• _INSTRUCTIONS TO FOLLOW_
Your response should contain each line of the data that includes "stage".

::: ENTRIES PROVIDED :::

What follows belongs to an exercise in optimizing a design on an open flow for small area, a short achievable clock period and few clock cycles; a production flow would make more cautious choices.
The RTL was checked by simulation tests, not by an equivalence proof against the original design.

==> flow/design.v (excerpt) <==
module ARM(
    input CLK,
    input Reset,
    input [31:0] Instr,
    input [31:0] ReadData,
    output MemWrite,
    output [31:0] PC,
    output [31:0] ALUResult,
    output [31:0] WriteData
);
Size in the first run: ~6200 cells after synthesis.
==> flow/config.mk <==
export PLATFORM = sky130hd
export DESIGN_NAME = ARM
export DESIGN_NICKNAME = ARM
export VERILOG_FILES = /design/flow/design.v
export SDC_FILE = /design/flow/constraint.sdc
export NUM_CORES = 4
export LEC_CHECK = 0
export ABC_AREA = 1
export CAP_MARGIN = 20
export CORE_MARGIN = 2
export CORE_UTILIZATION = 45
export SLEW_MARGIN = 20
==> flow/constraint.sdc <==
create_clock -name core_clock -period 14.0 [get_ports {CLK}]
set_input_delay 2.8000 -clock core_clock [delete_from_list [all_inputs] [get_ports {CLK}]]
set_output_delay 2.8000 -clock core_clock [all_outputs]
set_load 0.01 [all_outputs]
standard.sh (not shown) runs the stock make flow with config.mk's settings and CLKGATE_MAP_FILE= SYNTH_SCRIPT=/design/flow/synth_recipe.tcl, a recipe that flattens the netlist after the stock synthesis.
==> flow/flow/run.sh <==
#!/bin/bash
set -euo pipefail
cd "$(dirname "$0")/.."
bash standard.sh SETUP_SLACK_MARGIN=9 finish > flow_standard.log 2>&1
Testbench counts at the start, summed over its fixed seeds: cycles 19,864.
What follows belongs to an exercise in optimizing a design on an open flow for small area; a production flow would make more cautious choices. The RTL of this run was laid out without a check of its function.

==> design/flow/design.v <==
`timescale 1ns / 1ps
module signed_mult(a , b , out);
    output [31:0] out;
    input signed [31:0] a;
    input signed [31:0] b;
    wire signed [63:0] mult_out;
    assign mult_out = a*b;
    assign out  = {mult_out[63] , mult_out[55:25]};
endmodule
`timescale 1ns / 1ps
module Slowclock(
    input clk,
    input rst,
    output slowclock,
    output tick
    );
    reg [25:0] counter;
    reg clockout;
    always@(posedge clk)
    begin
        if (rst)
        begin
            counter <= 0;
            clockout <= 0;
        end
        else if( counter == 1)
        begin
            clockout <= !clockout;        
            counter <= 0;
        end
        else
            counter <= counter + 1;
    end
    assign slowclock = clockout;
    assign tick = (counter == 1) && !clockout;
endmodule
`timescale 1ns / 1ps
module Lorenz(clk , rst , en , x_init , y_init , z_init , x , y , z);
    wire signed [31:0] sigma = {7'b0001010 , 25'b0};  
    wire signed [31:0] beta = {7'b0000010 , 25'b1010101010101010101010101};  
    wire signed [31:0] rho = {7'b0011100 , 25'b0};  
    wire signed [31:0] dt = {7'b0 , 20'b00000001000000000000};
    input wire clk;
    input wire rst;
    input wire en;
    input wire signed [31:0] x_init;
    input wire signed [31:0] y_init;
    input wire signed [31:0] z_init;
    output reg signed [31:0] x;
    output reg signed [31:0] y;
    output reg signed [31:0] z;
    reg signed [26:0] dx;
    reg signed [26:0] dy;
    reg signed [26:0] dz;
    wire signed [31:0] m1 , m2 , m3 , m4 , m5 , m6 , m7 , m8 , m9;
    wire signed [31:0] xn , yn , zn;
    wire signed [31:0] scale = {7'b0000010 , 25'b0};
    signed_mult sm1 (.a(m1) , .b(sigma) , .out(m2));
    signed_mult sm2 (.a(m3) , .b(m4) , .out(m5));
    signed_mult sm3 (.a(m3) , .b(y) , .out(m6));
    signed_mult sm4 (.a(m7) , .b(beta) , .out(m8));
    assign m1 = (y - x) >>> 8;
    assign m3 = x >>> 8;
    assign m4 = rho - z;
    assign m7 = z >>> 8;
    assign m9 = (y >>> 8);
    always@(posedge clk)
    begin
        if (rst)
        begin
            x <= x_init;
            y <= y_init;
            z <= z_init;
        end
        else if (en)
        begin
            x <= x + m2;
            y <= y + m5 - m9;
            z <= z + m6 - m8;
        end
    end
    signed_mult sm5 (.a(x) , .b(scale) , .out(xn));
    signed_mult sm6 (.a(y) , .b(scale) , .out(yn));
    signed_mult sm7 (.a(z) , .b(scale) , .out(zn));
endmodule
`timescale 1ns / 1ps
module second_DSM_DAC#(
    parameter dac_bw = 16,
    parameter osr    = 6
)
(
    input clk,
    input rst,
    input wire [15:0] din,
    output wire dout
);
    localparam  mid_val = (1 << (dac_bw - 1)) + (1 << (osr + 2));
    localparam  bw_extra = 2;
    localparam  bw_total = dac_bw + bw_extra;
    reg  dout_r;
    reg  dac_dout;
    reg signed [bw_total - 1 : 0] DAC_ACC1;
    wire signed [bw_total - 1 : 0] max_val = mid_val;
    wire signed [bw_total - 1 : 0] min_val = -mid_val;
    wire signed [bw_total - 1 : 0] dac_val = (!dout_r) ? max_val : min_val;
    wire signed [bw_total - 1 : 0] in_ext = {{bw_extra{din[dac_bw - 1]}} , din};
    wire signed [bw_total - 1 : 0] delta_s0_c0 = in_ext + dac_val;
    wire signed [bw_total - 1 : 0] delta_s0_c1 = DAC_ACC1 + delta_s0_c0;
    always@(posedge clk)
    begin
        if (rst)
            DAC_ACC1 <= 0;
        else
            DAC_ACC1 <= delta_s0_c1;
    end
    localparam  bw_total2 = bw_total + osr;
    reg signed  [bw_total2 - 1 : 0] DAC_ACC2;
    wire signed [bw_total2 - 1 : 0] max_val2 = mid_val;
    wire signed [bw_total2 - 1 : 0] min_val2 = -mid_val;
    wire signed [bw_total2 - 1 : 0] dac_val2 = (!dout_r) ? max_val2 : min_val2;
    wire signed [bw_total2 - 1 : 0] in_ext2 = {{osr{delta_s0_c1[bw_total - 1]}} , delta_s0_c1};
    wire signed [bw_total2 - 1 : 0] delta_s1_c0 = in_ext2 + dac_val2;
    wire signed [bw_total2 - 1 : 0] delta_s1_c1 = DAC_ACC2 + delta_s1_c0;
    always@(posedge clk)
    begin
        if (rst)
            DAC_ACC2 <= 0;
        else
            DAC_ACC2 <= delta_s1_c1;
    end
    always@(posedge clk)
    begin
        if (rst)
        begin
            dout_r   <= 1'b0;
            dac_dout <= 1'b0;
        end
        else
        begin
            dout_r   <= delta_s1_c1[bw_total2 - 1];
            dac_dout <= ~dout_r;
        end
    end
    assign dout = dout_r;
endmodule
`timescale 1ns / 1ps
module Lorenz3D(
    clk,
    rst,
    x_init,
    y_init,
    z_init,
    pinX,
    pinY,
    pinZ,
    x,
    y,
    z
    );
   input wire clk;
   input wire rst;
   input wire [31:0] x_init;
   input wire [31:0] y_init;
   input wire [31:0] z_init;
   output wire pinX;
   output wire pinY;
   output wire pinZ;
   output wire [31:0] x;
   output wire [31:0] y;
   output wire [31:0] z;
	 wire signed [31:0] xm , ym , zm;
	 wire signed [31:0] scale1 = {7'b0000011 , 25'b11100001000000000000};
	 wire signed [7:0] xs , ys , zs;
	reg [31:0] key; 
	 wire slowclock;
	 wire tick;
	 Slowclock clock ( .clk(clk), .rst(rst), .slowclock(slowclock), .tick(tick));
     Lorenz  L1(
     .clk(clk),
     .rst(rst),
     .en(tick),
     .x_init(x_init),
     .y_init(y_init),
     .z_init(z_init),
     .x(x),
     .y(y),
     .z(z)
    );
	second_DSM_DAC #(16 , 6) DSA11 (.clk(clk) , .rst(rst) , .din(x[31:16]) , .dout(pinX));
	second_DSM_DAC #(16 , 6) DSA12 (.clk(clk) , .rst(rst) , .din(y[31:16]) , .dout(pinY));
	second_DSM_DAC #(16 , 6) DSA13 (.clk(clk) , .rst(rst) , .din(z[31:16]) , .dout(pinZ));
	signed_mult sm1 (.a(x) , .b(scale1) , .out(xm));
	signed_mult sm2 (.a(y) , .b(scale1) , .out(ym));
	signed_mult sm3 (.a(z) , .b(scale1) , .out(zm));
endmodule
==> design/flow/run.sh <==
#!/bin/bash
# synth_recipe.tcl (not shown) runs the flow's synth.tcl, then flattens the netlist and writes it again
# the make line also repeats each setting of config.mk as NAME=value (left out here)
make -C /OpenROAD-flow-scripts/flow DESIGN_CONFIG=/design/flow/config.mk WORK_HOME=/design/flow/orfs CLKGATE_MAP_FILE= SYNTH_SCRIPT=/design/flow/synth_recipe.tcl finish
==> design/flow/config.mk <==
export PLATFORM = sky130hd
export DESIGN_NAME = Lorenz3D
export DESIGN_NICKNAME = Lorenz3D
export VERILOG_FILES = /design/flow/design.v
export SDC_FILE = /design/flow/constraint.sdc
export NUM_CORES = 4
export LEC_CHECK = 0
export CAP_MARGIN = 20
export CORE_MARGIN = 2
export CORE_UTILIZATION = 40
export SLEW_MARGIN = 20
==> design/flow/constraint.sdc <==
create_clock -name core_clock -period 18.0 [get_ports {clk}]
set_input_delay 3.6000 -clock core_clock [delete_from_list [all_inputs] [get_ports {clk}]]
set_output_delay 3.6000 -clock core_clock [all_outputs]
set_load 0.01 [all_outputs]
==> qor.csv <==
stage,metric,value,unit
sta,Slew headroom,21.86,%
logic_synthesis,Synth async-reset ratio,0,%
worst_setup_path,Bufs and invs on worst path,5,
grt,first-pass GRT wire length,408700,um
worst_setup_path,required time of the critical path,18.34,ns
worst_setup_path,crit-path max FO,24,
final_layout,layout cells sized above 1,3.210,%
logic_synthesis,sequential area share after synthesis,7.194,%
worst_setup_path,cell mode on critical path,fa_1,
placement,Detailed Place HPWL,206400,um
logic_synthesis,count of unique library cells instantiated by Yosys,83,
cts,Worst-path clk slew,0.06,ns
placement,GP Congestion,0.9628,
logic_synthesis,Yosys warning count,3,
floorplanning,Die Span X,458.6,um
routing,ANT nets after route,0,
job,max-cap violations,0,
final_layout,# fillers,19930,
logic_synthesis,Syn Nets,11820,
floorplanning,core area,205000,um2
worst_setup_path,crit path kind,reg -> reg,
placement,IO Port Bufs,196,
worst_setup_path,critical path's largest stage delay,0.89,ns
sta,RSZ-0062 raised after global routing,false,
routing,DRC Markers,0,
floorplanning,full die area,210300,um2
cts,CTS Hold Bufs,0,
logic_synthesis,"Top FF cell, synth",dfxtp_1,
cts,TritonCTS Buffers,40,
logic_synthesis,"Avg Cell Area, Syn",9.150,um2
final_layout,Area Growth Syn to Fin,8.402,%
logic_synthesis,Netlist Area Pre-Place,82650,um2
grt,pin count of the biggest net entering global routing,96,
logic_synthesis,Post-synth EDFFs,96,
routing,final WL,262400,um
floorplanning,Boundary Pins,197,
sta,max-slew violation count,0,
sta,Worst Max-Slew Pin Slew,1.160,ns
worst_setup_path,CP arrival,15.14,ns
sta,fmax,0.06757,GHz
routing,TritonRoute pass-1 iters,6,
worst_setup_path,Crit. End Element,register,
cts,Clock Sink Count,249,
run_status,outcome,"complete, no violations",
sta,final hold vios,0,
routing,DR iter-0 viols,4324,
sta,Final period util,82.22,%
final_layout,"commonest non-fill, non-tap cell in the layout",inv_1,
sta,skew final,0.02989,ns
sta,Tmin final,14.80,ns
final_layout,most frequent cells in the layout,"2067 x inv_1, 1844 x fa_1, 1035 x nand2_1",
logic_synthesis,Post-Syn Instances,9033,
grt,GRT Total Usage,25.63,%
cts,CTS root buf,clkbuf_16,
cts,post-CTS setup buffers,0,
cts,Max H-tree Level,2,
floorplanning,Die Ht,458.6,um
floorplanning,Rows,166,
sta,# setup viols final,0,
cts,PostCTS Resize Cnt,0,
cts,Clock Tree Buf Depth,3,
routing,routed length per instance,22.21,um
worst_setup_path,family with the most delay on the worst path,simple AND/OR/NAND/NOR gates,
cts,insertion delay of the later-clocked pin in the worst-skew pair,0.64,ns
worst_setup_path,Startpoint Class,register,
sta,Post-Route Setup TNS,0,ns
routing,DR vias,62440,
placement,Worst Setup Slack post-DPL,2.889,ns
hold_path,Hold WC Path Type,reg -> reg,
logic_synthesis,#FFs+latches synth,249,
cts,CTS tree,yes,
worst_setup_path,slowest CP cell,nor4_1,
routing,Via density,5.283,
grt,initial antenna violation count,14,
grt,vias in the first global route,67710,
sta,worst hold slack,0.4885,ns
grt,GRT overflow,0,
sta,worst setup margin,3.201,ns
floorplanning,Initial Util,40.32,%
final_layout,nets,11880,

:::

• _RESULT FOR THIS EXERCISE_
stage,metric,value,unit
worst_setup_path,critical path's largest stage delay,0.89,ns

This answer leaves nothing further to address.